[Records from a dataset]
===== config.mk =====
export PLATFORM = sky130hd
export DESIGN_NAME = protect_bits
export DESIGN_NICKNAME = d
export VERILOG_FILES = /design/src/range_check.v /design/src/protect_bits.v
export VERILOG_INCLUDE_DIRS = /design/src
export SDC_FILE = /design/constraint.sdc
export NUM_CORES = 1
export LEC_CHECK = 0
export ABC_AREA = 1
export BUFFER_PORTS_ARGS = -buffer_cell sky130_fd_sc_hd__buf_2
export CAP_MARGIN = 0
export CORE_AREA = 5 5 49 51
export CTS_CLUSTER_DIAMETER = 40
export CTS_CLUSTER_SIZE = 8
export DETAILED_ROUTE_END_ITERATION = 10
export DIE_AREA = 0 0 54 56
export PLACE_DENSITY = 0.77
export SLEW_MARGIN = 40
export SYNTH_ARGS = -nofsm -noshare
export SYNTH_HDL_FRONTEND = slang
export SYNTH_SLANG_ARGS = --single-unit

===== constraint.sdc =====
create_clock -name clk_sys -period 1.55 [get_ports clk_sys]
set_input_delay 0.2325 -clock clk_sys [delete_from_list [all_inputs] [get_ports clk_sys]]
set_output_delay 0.2325 -clock clk_sys [all_outputs]
set_load 0.02 [all_outputs]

* _PROBLEM TO SOLVE_: Begin with the line that contains "export VERILOG_INCLUDE_DIRS = /design/src" and end with the last line of the records; set down every line in that span exactly, and nothing else.

* _PROBLEM SOLUTION_:
export VERILOG_INCLUDE_DIRS = /design/src
export SDC_FILE = /design/constraint.sdc
export NUM_CORES = 1
export LEC_CHECK = 0
export ABC_AREA = 1
export BUFFER_PORTS_ARGS = -buffer_cell sky130_fd_sc_hd__buf_2
export CAP_MARGIN = 0
export CORE_AREA = 5 5 49 51
export CTS_CLUSTER_DIAMETER = 40
export CTS_CLUSTER_SIZE = 8
export DETAILED_ROUTE_END_ITERATION = 10
export DIE_AREA = 0 0 54 56
export PLACE_DENSITY = 0.77
export SLEW_MARGIN = 40
export SYNTH_ARGS = -nofsm -noshare
export SYNTH_HDL_FRONTEND = slang
export SYNTH_SLANG_ARGS = --single-unit

===== constraint.sdc =====
create_clock -name clk_sys -period 1.55 [get_ports clk_sys]
set_input_delay 0.2325 -clock clk_sys [delete_from_list [all_inputs] [get_ports clk_sys]]
set_output_delay 0.2325 -clock clk_sys [all_outputs]
set_load 0.02 [all_outputs]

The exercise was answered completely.